TASK DETAILS =>
Read the lines below, and copy any that contain the string "constraint".

Dataset entries =>
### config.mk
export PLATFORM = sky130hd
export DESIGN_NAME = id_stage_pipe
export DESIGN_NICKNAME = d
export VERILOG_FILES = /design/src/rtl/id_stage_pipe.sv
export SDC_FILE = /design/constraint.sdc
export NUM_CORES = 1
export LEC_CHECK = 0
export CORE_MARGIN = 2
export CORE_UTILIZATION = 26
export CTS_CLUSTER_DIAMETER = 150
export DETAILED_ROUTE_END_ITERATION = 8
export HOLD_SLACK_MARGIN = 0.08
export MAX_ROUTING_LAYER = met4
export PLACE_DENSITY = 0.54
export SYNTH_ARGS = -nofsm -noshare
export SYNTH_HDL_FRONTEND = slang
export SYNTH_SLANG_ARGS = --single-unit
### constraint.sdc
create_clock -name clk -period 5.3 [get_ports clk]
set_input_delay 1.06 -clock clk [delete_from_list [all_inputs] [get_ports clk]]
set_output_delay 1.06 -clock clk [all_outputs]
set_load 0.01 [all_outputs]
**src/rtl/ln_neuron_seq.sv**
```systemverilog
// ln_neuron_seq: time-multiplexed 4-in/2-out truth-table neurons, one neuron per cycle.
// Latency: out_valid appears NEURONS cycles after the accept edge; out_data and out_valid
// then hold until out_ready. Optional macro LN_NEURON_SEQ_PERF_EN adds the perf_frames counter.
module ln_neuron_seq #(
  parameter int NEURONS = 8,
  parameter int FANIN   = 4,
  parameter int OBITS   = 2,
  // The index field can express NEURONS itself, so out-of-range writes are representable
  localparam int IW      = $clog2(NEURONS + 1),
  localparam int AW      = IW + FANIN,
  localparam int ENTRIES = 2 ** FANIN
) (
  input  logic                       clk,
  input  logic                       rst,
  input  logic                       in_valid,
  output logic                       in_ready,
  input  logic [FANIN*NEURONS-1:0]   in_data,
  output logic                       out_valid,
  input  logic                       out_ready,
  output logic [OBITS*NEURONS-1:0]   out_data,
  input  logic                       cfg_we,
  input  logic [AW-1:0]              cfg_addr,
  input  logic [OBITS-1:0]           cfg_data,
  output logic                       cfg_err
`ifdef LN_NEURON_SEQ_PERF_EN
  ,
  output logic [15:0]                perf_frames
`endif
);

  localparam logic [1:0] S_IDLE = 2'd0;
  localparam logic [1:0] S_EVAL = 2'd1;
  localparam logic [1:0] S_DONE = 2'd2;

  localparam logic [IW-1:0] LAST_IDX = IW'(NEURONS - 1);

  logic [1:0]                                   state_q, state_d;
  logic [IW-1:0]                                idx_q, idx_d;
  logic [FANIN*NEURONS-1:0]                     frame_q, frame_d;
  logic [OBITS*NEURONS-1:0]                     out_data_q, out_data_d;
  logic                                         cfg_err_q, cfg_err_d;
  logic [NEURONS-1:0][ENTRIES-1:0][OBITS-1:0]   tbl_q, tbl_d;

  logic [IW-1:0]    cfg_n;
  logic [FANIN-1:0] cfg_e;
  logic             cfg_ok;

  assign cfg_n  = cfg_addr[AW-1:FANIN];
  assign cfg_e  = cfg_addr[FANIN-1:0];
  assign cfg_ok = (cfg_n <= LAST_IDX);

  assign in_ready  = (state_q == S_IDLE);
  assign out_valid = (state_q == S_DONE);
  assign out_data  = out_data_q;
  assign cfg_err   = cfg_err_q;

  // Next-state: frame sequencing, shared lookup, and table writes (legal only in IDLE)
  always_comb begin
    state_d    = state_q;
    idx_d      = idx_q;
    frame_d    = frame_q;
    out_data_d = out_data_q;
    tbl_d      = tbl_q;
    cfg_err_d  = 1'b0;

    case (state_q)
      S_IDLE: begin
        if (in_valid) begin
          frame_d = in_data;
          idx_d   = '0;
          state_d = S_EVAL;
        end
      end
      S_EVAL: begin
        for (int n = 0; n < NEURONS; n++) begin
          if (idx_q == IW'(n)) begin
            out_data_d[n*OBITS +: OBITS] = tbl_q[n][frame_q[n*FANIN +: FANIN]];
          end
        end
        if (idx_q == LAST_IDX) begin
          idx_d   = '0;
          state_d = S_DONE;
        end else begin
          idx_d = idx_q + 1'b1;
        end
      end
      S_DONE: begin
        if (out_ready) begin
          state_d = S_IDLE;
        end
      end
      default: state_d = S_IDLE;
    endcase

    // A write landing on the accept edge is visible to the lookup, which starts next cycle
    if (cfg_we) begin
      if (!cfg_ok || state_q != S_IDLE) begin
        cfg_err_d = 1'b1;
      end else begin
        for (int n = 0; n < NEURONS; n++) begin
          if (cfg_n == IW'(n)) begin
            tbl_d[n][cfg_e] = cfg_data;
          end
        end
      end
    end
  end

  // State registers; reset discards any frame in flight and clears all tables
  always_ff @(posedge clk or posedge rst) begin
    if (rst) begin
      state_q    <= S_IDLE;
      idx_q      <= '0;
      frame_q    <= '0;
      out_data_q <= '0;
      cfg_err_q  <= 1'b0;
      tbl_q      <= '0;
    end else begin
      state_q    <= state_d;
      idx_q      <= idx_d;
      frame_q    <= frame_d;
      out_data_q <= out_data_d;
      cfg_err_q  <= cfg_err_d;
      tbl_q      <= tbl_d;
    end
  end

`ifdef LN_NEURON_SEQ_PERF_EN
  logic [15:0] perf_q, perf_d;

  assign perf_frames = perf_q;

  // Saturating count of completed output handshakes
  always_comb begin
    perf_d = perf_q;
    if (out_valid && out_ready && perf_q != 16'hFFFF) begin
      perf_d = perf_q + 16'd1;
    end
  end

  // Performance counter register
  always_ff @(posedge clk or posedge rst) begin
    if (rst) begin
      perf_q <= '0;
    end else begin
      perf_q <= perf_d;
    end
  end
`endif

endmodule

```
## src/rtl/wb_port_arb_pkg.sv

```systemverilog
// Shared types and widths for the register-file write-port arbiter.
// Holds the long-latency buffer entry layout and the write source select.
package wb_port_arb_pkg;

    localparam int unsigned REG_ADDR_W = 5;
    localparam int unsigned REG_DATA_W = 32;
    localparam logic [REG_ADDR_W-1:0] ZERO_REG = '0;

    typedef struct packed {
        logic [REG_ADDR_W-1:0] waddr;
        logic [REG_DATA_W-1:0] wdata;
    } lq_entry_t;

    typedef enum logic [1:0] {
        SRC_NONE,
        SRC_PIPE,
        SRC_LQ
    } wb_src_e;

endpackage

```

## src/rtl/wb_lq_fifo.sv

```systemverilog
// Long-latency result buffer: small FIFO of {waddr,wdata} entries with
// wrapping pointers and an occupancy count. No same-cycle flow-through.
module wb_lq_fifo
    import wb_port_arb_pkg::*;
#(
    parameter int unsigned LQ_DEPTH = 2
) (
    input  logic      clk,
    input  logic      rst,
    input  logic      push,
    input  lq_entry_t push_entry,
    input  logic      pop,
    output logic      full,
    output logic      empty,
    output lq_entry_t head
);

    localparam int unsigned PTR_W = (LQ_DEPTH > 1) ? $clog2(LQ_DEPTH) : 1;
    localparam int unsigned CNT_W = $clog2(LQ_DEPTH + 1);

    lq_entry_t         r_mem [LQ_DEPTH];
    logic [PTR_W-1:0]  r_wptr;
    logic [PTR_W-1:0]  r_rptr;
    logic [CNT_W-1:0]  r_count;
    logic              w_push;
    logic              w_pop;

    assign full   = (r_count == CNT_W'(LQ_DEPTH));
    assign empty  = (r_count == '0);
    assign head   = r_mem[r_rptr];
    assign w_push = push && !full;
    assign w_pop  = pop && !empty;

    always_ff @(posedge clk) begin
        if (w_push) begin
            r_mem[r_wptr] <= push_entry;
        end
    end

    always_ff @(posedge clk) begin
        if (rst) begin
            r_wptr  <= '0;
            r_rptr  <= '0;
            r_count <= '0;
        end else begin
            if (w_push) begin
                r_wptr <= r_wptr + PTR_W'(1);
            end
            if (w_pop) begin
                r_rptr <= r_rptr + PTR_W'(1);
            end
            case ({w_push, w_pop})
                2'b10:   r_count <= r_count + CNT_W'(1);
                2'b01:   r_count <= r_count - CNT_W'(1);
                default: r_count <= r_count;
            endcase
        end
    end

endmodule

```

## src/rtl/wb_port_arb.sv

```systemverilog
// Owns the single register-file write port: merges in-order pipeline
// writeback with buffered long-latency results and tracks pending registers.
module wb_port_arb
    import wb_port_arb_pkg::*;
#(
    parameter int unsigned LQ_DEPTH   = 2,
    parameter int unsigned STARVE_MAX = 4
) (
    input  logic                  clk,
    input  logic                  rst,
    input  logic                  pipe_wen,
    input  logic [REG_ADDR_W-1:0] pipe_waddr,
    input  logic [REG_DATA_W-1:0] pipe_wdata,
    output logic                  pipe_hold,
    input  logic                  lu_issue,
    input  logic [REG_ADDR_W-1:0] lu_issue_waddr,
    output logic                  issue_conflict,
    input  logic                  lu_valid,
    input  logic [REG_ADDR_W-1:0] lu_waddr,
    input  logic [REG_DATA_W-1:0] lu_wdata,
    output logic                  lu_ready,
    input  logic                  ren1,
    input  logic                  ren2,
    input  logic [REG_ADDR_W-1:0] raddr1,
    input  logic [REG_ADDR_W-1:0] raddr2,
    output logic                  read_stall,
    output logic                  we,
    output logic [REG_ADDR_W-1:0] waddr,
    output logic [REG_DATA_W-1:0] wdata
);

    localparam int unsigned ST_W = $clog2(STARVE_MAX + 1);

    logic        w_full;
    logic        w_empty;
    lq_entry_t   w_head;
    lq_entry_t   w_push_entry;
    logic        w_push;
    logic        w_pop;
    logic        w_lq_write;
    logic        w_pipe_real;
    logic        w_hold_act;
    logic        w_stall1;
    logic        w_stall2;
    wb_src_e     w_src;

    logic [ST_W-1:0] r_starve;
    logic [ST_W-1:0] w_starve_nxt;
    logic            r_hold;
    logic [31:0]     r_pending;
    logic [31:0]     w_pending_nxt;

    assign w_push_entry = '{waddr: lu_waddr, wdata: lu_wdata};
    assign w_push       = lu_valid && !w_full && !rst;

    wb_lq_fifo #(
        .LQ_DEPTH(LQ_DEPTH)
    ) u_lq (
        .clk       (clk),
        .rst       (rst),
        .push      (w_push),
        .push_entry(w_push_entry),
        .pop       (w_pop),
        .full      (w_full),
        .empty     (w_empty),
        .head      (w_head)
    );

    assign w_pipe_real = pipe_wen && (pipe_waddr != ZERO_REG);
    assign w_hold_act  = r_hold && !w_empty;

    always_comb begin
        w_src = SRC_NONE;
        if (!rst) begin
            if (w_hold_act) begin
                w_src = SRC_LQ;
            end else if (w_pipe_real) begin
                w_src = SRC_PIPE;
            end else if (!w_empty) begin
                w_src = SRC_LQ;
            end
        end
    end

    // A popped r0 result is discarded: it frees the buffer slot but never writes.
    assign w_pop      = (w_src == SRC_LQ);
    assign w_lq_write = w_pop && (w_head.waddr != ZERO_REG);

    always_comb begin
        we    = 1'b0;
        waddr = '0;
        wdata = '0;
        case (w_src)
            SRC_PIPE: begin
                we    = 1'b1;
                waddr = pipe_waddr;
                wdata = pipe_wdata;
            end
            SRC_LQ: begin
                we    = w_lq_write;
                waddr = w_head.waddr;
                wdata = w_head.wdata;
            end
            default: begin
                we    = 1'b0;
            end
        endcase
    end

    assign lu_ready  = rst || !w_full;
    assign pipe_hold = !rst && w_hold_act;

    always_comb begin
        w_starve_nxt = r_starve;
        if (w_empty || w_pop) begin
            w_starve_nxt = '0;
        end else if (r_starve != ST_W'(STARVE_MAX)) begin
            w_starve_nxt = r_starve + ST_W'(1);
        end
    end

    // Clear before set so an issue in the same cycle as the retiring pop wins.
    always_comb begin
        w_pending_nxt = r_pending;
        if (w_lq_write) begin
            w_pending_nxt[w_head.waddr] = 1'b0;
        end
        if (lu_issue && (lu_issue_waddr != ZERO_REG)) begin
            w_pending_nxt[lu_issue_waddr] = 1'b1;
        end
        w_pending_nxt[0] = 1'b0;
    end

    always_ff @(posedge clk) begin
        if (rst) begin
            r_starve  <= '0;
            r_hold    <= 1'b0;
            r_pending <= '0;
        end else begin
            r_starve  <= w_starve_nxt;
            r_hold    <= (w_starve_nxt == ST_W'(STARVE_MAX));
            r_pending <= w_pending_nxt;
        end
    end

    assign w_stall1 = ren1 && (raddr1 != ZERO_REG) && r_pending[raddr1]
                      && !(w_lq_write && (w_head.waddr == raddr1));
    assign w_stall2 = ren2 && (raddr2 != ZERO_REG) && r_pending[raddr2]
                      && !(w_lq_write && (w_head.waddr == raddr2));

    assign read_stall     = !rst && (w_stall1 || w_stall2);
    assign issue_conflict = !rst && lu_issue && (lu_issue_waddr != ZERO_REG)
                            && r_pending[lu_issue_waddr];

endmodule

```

RESPONSE FOR THIS EXERCISE =>
export SDC_FILE = /design/constraint.sdc
### constraint.sdc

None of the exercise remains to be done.